## ACTIVITY
A single number is required: how many lines of the listing below include the word "instances".

───── GIVEN DATA

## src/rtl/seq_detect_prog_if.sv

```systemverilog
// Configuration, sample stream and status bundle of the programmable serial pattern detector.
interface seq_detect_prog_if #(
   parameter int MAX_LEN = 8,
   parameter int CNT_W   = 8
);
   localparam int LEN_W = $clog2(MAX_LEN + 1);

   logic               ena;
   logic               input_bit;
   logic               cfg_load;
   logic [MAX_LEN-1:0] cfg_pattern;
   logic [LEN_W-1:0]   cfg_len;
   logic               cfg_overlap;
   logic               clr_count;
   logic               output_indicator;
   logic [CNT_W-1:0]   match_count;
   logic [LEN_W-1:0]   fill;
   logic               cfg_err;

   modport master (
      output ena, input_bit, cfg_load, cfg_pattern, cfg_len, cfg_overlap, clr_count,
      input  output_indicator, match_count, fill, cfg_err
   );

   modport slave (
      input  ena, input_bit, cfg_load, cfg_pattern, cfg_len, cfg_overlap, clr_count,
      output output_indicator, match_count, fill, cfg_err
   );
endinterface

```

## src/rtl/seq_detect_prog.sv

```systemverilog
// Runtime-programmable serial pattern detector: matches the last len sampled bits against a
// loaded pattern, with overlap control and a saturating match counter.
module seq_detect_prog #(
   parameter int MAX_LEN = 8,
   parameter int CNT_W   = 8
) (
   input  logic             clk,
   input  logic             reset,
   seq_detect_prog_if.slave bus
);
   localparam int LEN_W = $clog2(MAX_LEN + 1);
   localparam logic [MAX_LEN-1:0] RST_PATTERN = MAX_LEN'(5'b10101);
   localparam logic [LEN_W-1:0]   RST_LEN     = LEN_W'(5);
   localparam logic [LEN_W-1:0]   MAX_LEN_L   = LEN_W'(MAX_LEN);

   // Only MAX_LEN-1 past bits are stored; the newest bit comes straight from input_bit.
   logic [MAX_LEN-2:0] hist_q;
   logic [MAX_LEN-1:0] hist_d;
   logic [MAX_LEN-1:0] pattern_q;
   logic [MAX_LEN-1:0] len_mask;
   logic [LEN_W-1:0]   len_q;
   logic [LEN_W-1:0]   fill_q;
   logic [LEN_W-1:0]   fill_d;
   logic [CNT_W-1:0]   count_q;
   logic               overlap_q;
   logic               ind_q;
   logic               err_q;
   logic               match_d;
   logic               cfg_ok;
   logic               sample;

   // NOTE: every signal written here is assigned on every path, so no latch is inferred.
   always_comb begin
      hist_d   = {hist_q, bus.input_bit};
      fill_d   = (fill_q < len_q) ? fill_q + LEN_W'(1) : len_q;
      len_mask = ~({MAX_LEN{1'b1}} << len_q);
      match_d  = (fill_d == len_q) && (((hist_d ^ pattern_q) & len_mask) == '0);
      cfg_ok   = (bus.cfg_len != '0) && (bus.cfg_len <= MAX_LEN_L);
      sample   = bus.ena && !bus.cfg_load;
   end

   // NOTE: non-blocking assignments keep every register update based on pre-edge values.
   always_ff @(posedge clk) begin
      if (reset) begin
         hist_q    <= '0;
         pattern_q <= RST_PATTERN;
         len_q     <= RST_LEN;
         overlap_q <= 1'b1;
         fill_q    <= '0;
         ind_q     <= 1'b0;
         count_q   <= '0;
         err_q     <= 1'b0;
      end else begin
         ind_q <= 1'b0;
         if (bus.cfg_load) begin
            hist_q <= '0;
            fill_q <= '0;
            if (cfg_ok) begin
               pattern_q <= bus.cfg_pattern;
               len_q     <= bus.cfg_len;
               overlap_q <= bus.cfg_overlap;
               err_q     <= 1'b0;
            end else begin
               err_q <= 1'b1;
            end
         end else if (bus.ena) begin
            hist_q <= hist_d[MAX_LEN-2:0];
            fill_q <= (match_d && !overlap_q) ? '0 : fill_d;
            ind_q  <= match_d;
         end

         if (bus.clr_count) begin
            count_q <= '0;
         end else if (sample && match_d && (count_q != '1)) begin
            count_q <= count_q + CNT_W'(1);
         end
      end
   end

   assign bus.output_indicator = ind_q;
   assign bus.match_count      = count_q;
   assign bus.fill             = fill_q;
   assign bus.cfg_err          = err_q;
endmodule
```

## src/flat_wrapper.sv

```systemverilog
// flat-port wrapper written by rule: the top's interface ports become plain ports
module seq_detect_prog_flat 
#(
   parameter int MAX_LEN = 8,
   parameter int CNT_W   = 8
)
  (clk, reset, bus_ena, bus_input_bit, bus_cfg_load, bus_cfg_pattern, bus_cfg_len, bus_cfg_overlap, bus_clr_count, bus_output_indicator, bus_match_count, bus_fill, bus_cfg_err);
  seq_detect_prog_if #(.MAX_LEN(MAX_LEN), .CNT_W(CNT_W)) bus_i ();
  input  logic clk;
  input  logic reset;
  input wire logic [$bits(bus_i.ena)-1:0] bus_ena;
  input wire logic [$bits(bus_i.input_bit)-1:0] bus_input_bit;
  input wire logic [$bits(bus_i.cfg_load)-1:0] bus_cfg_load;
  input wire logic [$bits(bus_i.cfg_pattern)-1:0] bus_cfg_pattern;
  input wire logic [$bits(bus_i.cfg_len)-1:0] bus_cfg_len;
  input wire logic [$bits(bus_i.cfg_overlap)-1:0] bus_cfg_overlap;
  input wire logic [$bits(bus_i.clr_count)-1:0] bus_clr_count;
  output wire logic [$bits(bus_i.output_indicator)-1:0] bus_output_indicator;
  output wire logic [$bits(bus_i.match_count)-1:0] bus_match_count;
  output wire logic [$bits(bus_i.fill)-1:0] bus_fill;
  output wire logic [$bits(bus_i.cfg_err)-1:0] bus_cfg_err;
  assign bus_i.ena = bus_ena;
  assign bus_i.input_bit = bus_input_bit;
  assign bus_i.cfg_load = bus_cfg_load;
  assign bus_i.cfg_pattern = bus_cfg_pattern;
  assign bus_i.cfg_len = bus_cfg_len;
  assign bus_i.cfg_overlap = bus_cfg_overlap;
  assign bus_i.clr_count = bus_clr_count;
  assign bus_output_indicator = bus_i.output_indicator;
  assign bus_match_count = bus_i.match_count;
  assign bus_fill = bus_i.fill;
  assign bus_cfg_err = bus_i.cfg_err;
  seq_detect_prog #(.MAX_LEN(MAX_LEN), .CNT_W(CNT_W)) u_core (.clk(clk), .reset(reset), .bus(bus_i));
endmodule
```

──────────
───── GIVEN DATA

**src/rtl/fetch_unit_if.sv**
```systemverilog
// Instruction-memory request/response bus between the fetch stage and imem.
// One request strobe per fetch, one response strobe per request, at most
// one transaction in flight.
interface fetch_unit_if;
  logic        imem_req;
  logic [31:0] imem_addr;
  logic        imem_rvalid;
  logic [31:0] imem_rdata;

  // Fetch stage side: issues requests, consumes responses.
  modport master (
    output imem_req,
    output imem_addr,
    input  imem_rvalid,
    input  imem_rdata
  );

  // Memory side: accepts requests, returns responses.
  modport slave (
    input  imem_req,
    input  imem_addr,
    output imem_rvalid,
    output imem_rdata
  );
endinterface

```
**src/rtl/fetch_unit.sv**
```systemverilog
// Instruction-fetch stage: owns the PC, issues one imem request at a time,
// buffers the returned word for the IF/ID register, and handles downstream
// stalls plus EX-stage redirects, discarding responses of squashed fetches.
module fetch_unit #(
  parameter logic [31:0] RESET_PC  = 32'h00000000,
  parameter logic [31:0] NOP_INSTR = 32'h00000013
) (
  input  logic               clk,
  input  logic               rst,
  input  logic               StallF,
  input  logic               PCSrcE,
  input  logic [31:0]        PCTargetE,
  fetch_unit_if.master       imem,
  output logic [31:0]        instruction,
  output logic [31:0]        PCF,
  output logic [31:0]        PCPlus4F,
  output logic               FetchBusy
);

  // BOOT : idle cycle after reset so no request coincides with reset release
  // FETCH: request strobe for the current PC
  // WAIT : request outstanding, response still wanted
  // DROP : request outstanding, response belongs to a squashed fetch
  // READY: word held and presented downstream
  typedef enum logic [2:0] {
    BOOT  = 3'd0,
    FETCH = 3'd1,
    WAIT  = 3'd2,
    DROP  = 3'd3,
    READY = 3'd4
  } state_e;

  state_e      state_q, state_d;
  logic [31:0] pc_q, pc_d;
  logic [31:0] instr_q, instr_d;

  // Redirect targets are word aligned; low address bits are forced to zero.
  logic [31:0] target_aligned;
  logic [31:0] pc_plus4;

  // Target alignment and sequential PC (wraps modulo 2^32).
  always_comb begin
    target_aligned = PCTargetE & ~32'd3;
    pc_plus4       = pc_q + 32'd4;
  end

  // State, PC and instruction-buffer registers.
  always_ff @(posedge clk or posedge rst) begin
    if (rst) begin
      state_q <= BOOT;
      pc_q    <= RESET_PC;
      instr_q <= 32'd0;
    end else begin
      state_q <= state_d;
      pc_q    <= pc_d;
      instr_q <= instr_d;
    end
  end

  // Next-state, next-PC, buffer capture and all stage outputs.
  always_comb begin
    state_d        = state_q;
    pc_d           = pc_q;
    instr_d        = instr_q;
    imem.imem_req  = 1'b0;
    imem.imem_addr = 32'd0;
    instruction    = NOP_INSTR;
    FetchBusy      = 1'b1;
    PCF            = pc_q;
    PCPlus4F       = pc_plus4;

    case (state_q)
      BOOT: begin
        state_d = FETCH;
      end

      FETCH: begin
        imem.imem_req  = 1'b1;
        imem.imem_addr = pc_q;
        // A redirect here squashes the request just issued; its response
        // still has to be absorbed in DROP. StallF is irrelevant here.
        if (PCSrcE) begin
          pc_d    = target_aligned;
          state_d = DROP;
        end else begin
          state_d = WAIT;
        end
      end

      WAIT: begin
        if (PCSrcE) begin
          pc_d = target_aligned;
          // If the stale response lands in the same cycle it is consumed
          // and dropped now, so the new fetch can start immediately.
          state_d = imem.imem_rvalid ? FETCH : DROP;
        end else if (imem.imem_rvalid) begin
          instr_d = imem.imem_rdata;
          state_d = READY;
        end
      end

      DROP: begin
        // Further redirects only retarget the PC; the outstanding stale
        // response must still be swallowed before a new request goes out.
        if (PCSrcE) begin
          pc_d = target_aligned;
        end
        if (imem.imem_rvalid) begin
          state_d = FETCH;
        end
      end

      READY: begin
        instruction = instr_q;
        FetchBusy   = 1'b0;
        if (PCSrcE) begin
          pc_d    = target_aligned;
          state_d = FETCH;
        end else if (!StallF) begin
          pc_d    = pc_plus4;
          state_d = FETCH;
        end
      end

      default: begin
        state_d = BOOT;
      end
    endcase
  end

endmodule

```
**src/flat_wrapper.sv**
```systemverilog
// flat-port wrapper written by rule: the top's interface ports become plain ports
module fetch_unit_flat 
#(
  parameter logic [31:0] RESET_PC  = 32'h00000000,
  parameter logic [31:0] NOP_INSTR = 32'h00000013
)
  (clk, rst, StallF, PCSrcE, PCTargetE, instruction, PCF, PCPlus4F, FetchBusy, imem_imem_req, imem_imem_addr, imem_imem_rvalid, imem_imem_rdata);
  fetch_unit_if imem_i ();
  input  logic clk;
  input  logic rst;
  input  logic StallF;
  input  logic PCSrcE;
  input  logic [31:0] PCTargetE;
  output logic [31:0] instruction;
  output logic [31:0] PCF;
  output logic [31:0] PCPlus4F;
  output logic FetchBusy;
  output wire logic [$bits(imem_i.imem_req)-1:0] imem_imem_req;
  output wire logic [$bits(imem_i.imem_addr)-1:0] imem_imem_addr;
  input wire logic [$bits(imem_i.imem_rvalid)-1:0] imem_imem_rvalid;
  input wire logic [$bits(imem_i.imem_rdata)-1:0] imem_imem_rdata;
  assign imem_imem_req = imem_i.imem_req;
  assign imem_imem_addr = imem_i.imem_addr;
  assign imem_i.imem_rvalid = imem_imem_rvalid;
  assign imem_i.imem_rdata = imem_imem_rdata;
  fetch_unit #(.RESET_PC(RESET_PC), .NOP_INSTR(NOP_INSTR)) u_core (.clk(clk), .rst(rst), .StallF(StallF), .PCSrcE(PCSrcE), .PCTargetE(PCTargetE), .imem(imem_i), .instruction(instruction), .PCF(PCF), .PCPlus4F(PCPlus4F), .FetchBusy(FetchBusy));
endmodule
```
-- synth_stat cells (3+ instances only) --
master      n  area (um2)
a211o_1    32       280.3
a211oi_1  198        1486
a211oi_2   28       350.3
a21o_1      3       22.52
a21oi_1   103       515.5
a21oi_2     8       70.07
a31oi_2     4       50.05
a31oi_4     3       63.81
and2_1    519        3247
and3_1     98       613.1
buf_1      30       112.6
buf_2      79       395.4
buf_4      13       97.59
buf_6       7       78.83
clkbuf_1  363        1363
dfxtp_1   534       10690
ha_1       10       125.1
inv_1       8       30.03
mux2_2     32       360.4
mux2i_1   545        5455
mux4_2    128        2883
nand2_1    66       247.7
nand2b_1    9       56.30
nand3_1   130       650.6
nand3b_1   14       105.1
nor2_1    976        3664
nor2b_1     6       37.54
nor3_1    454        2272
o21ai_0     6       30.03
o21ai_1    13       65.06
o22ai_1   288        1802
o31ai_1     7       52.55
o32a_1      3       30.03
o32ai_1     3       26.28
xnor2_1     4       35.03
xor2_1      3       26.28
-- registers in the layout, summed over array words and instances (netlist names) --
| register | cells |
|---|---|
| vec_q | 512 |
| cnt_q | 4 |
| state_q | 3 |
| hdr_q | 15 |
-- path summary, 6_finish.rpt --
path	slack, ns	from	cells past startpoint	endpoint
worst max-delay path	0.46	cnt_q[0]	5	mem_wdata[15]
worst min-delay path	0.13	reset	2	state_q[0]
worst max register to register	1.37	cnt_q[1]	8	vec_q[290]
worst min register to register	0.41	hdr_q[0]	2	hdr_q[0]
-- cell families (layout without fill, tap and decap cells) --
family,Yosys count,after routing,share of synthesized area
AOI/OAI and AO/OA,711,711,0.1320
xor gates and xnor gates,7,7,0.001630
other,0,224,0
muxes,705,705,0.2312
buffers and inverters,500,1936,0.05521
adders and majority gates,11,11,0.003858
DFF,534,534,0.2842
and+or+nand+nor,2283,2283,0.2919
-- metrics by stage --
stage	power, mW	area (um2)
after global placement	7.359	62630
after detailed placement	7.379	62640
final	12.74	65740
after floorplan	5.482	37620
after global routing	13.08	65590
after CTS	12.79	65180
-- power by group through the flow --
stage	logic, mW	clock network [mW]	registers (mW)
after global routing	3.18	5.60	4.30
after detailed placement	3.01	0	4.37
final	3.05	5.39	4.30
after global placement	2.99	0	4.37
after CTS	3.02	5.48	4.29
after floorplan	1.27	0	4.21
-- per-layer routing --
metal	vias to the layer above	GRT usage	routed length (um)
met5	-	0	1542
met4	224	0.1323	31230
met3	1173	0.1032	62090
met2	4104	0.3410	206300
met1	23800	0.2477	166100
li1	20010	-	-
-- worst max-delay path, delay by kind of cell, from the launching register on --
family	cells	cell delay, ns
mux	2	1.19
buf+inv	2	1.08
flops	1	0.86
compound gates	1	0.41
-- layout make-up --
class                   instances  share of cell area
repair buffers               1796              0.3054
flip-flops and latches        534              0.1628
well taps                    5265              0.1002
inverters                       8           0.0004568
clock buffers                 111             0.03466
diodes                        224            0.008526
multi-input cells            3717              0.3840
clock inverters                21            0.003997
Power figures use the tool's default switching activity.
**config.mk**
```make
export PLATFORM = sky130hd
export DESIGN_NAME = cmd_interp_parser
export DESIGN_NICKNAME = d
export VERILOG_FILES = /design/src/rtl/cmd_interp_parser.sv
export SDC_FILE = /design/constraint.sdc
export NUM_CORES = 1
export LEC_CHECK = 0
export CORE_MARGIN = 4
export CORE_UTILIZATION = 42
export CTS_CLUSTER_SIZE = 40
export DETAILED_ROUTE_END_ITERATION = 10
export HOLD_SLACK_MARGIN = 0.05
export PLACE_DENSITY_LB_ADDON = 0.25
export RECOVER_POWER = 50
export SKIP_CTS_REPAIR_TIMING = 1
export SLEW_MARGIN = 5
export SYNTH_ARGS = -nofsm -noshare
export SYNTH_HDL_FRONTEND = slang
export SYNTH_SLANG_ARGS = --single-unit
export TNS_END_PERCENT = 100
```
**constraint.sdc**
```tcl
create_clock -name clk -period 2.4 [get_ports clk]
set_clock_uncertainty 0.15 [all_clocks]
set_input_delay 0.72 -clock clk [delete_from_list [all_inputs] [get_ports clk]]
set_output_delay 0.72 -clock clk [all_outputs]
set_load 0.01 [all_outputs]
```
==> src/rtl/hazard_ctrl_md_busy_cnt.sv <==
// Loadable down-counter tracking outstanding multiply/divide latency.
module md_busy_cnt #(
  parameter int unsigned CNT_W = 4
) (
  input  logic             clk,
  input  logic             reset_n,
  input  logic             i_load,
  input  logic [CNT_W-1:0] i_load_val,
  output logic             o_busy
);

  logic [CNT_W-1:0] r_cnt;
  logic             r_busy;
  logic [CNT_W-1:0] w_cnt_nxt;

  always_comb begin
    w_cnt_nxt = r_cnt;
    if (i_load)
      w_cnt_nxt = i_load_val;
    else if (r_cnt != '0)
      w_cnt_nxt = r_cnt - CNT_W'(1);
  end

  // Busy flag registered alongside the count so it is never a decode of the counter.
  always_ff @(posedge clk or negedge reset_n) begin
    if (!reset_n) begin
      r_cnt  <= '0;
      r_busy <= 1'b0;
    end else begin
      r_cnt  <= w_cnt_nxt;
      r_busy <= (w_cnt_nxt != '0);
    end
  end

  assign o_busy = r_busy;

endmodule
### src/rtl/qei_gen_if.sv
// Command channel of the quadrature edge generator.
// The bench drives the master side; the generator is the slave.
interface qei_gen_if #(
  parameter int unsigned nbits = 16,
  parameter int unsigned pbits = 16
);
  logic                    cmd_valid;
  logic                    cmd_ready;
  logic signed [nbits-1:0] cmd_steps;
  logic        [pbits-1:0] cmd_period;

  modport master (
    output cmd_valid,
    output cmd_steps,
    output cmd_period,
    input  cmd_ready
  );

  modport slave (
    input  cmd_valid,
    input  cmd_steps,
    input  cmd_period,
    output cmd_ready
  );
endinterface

──────────

## OUTPUT FOR THIS TASK
3